Luxmanda
Ancient DNA analysis
Admixture clustering analysis of a 3,100 year old female infant skeleton exhumed at Luxmanda found that the individual carried approximately 38±1% of her ancestry related to the Pre-Pottery Neolithic culture of the Levant. New genetic data from Luxmanda suggest that this affinity is likely due to either migration into Africa of descendants of pre-pottery farmers from the Levant, or common descent from a non-African ancestral population that inhabited Africa or the Near East several millennia before. All the males tested for Y chromosomal DNA clustered with E1b1b subclades, with two yielding ambivalent A1b subclades due to insufficient collagen.[2]

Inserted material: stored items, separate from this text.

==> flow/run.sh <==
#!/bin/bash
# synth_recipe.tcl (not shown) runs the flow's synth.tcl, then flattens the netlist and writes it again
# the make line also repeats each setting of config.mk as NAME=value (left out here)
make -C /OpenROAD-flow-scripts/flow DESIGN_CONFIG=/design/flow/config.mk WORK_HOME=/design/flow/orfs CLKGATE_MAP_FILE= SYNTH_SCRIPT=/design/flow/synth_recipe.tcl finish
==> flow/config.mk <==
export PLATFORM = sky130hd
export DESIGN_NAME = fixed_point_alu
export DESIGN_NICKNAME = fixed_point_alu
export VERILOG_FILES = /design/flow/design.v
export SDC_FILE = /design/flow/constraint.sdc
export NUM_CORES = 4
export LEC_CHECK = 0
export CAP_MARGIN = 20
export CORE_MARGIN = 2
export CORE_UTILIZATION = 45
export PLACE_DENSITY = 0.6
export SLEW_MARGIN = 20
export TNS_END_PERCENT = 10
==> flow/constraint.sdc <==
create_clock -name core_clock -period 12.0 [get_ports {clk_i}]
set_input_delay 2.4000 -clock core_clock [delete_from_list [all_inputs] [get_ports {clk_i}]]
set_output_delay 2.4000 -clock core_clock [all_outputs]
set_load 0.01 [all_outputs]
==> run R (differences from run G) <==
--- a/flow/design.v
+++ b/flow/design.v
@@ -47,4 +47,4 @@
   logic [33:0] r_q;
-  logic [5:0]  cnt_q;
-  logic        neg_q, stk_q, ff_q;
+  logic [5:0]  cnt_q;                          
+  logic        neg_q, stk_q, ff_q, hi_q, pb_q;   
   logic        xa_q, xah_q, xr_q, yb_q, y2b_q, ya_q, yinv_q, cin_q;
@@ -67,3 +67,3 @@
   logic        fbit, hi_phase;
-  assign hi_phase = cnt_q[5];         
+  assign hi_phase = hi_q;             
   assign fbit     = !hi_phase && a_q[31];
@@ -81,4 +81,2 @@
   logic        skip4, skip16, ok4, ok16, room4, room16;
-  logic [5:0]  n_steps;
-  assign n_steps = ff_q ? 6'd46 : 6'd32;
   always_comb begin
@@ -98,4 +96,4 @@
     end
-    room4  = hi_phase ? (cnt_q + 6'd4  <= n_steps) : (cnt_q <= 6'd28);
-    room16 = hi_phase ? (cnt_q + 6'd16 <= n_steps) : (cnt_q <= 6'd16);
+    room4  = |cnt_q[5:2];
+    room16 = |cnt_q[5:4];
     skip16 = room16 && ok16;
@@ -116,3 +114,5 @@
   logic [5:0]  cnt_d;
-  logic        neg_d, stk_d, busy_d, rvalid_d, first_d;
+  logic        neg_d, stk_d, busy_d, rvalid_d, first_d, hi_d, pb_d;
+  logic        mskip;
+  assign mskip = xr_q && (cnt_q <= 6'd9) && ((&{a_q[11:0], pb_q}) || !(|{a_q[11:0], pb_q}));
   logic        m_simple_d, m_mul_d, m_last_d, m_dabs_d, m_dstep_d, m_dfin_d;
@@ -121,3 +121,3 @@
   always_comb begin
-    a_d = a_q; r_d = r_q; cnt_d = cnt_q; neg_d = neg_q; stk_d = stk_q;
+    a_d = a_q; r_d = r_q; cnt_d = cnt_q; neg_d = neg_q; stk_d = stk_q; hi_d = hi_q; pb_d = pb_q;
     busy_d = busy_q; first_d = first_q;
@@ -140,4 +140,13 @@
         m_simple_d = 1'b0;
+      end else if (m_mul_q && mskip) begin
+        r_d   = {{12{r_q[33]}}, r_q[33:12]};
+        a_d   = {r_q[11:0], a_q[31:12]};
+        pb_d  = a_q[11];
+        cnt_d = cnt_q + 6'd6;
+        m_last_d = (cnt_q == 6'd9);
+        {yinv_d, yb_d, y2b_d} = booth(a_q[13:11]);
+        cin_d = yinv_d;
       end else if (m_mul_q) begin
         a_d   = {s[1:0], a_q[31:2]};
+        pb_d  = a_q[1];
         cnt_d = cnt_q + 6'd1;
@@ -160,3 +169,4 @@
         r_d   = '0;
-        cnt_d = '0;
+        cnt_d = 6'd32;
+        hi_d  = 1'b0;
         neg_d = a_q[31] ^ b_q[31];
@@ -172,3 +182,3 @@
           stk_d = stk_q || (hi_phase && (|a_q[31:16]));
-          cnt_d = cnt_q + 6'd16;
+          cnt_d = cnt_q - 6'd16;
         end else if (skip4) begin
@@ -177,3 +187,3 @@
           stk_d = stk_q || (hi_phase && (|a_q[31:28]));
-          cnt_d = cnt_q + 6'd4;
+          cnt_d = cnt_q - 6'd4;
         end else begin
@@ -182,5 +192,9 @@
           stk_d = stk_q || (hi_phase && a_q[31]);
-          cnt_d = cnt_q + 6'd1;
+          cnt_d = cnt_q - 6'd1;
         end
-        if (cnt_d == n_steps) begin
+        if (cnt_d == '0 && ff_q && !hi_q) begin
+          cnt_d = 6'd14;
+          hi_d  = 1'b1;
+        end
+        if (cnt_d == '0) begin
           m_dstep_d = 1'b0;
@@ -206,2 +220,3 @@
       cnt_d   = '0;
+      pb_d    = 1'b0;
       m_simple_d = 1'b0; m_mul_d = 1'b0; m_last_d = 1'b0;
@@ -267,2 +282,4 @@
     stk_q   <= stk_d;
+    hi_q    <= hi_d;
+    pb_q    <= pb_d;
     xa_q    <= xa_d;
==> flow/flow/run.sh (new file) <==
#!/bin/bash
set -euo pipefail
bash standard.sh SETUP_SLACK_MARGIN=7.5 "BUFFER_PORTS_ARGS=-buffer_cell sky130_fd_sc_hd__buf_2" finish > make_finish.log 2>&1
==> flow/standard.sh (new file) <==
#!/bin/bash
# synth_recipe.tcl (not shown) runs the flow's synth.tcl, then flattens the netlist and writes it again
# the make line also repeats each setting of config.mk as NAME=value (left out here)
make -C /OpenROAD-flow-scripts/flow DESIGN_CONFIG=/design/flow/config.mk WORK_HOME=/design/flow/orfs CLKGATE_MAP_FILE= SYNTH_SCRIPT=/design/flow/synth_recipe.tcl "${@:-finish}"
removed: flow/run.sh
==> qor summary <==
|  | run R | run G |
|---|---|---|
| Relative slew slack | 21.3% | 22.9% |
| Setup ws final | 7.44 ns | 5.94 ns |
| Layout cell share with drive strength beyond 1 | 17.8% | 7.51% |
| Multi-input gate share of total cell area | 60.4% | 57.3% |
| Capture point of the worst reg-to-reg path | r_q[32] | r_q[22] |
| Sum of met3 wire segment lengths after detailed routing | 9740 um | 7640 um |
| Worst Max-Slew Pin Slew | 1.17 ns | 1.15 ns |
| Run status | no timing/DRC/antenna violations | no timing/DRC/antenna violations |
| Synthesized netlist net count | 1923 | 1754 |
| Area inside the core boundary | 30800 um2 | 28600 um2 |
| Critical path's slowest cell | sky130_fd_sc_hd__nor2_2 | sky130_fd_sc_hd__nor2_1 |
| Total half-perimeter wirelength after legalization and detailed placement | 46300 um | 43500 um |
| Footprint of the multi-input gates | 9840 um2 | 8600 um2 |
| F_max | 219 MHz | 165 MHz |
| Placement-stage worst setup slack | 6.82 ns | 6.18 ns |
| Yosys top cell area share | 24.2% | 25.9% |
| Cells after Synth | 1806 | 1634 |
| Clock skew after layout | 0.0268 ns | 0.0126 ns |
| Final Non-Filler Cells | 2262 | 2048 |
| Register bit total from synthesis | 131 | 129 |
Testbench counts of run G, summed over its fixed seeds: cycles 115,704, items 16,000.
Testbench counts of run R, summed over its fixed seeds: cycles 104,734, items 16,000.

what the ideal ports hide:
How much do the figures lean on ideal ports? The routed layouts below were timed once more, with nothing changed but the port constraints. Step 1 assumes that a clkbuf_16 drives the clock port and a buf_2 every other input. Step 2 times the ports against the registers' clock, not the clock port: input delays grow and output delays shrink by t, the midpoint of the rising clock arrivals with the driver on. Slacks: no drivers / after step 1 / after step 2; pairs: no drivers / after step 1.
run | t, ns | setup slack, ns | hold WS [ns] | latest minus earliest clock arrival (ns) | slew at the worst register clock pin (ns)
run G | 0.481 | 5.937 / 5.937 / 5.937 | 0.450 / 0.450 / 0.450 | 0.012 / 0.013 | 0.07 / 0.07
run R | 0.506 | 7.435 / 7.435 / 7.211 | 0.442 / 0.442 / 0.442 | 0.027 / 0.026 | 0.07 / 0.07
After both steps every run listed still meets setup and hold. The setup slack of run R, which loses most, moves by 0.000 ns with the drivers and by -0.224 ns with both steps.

The African part of Luxmanda individual's ancestry was fitted as being most closely related to a hunter-gatherer population that inhabited Ethiopia ca. 4,500 BP (under a two-population admixture scenario, with inferred ancestry proportions of 62.2–62.8% for the hunter-gather component and 37.2-37.8% for the Pre-Pottery Neolithic B component) or also from a population related to the Dinka (under a three-population admixture scenario, with an inferred ancestry proportion of 39% ± 1% Levantine-related ancestry). Furthermore, haplogroup analysis indicated that the Luxmanda specimen bore the haplogroup L2a1 (mtDNA). Scientists had previously dated the arrival of Western Eurasian-related ancestry in eastern Africa, which is now pervasive in the region, to around 3000 BP on average. The new genetic data suggest that the makers of the Savanna Pastoral Neolithic were responsible for spreading ancient Levant-related ancestry in the lacustrine region, where they had established new settlements. The Luxmanda individual's population also likely introduced herding to southern Africa, since a 1,200 year old pastoralist individual from the Western Cape was found to bear affinities with the Luxmanda sample.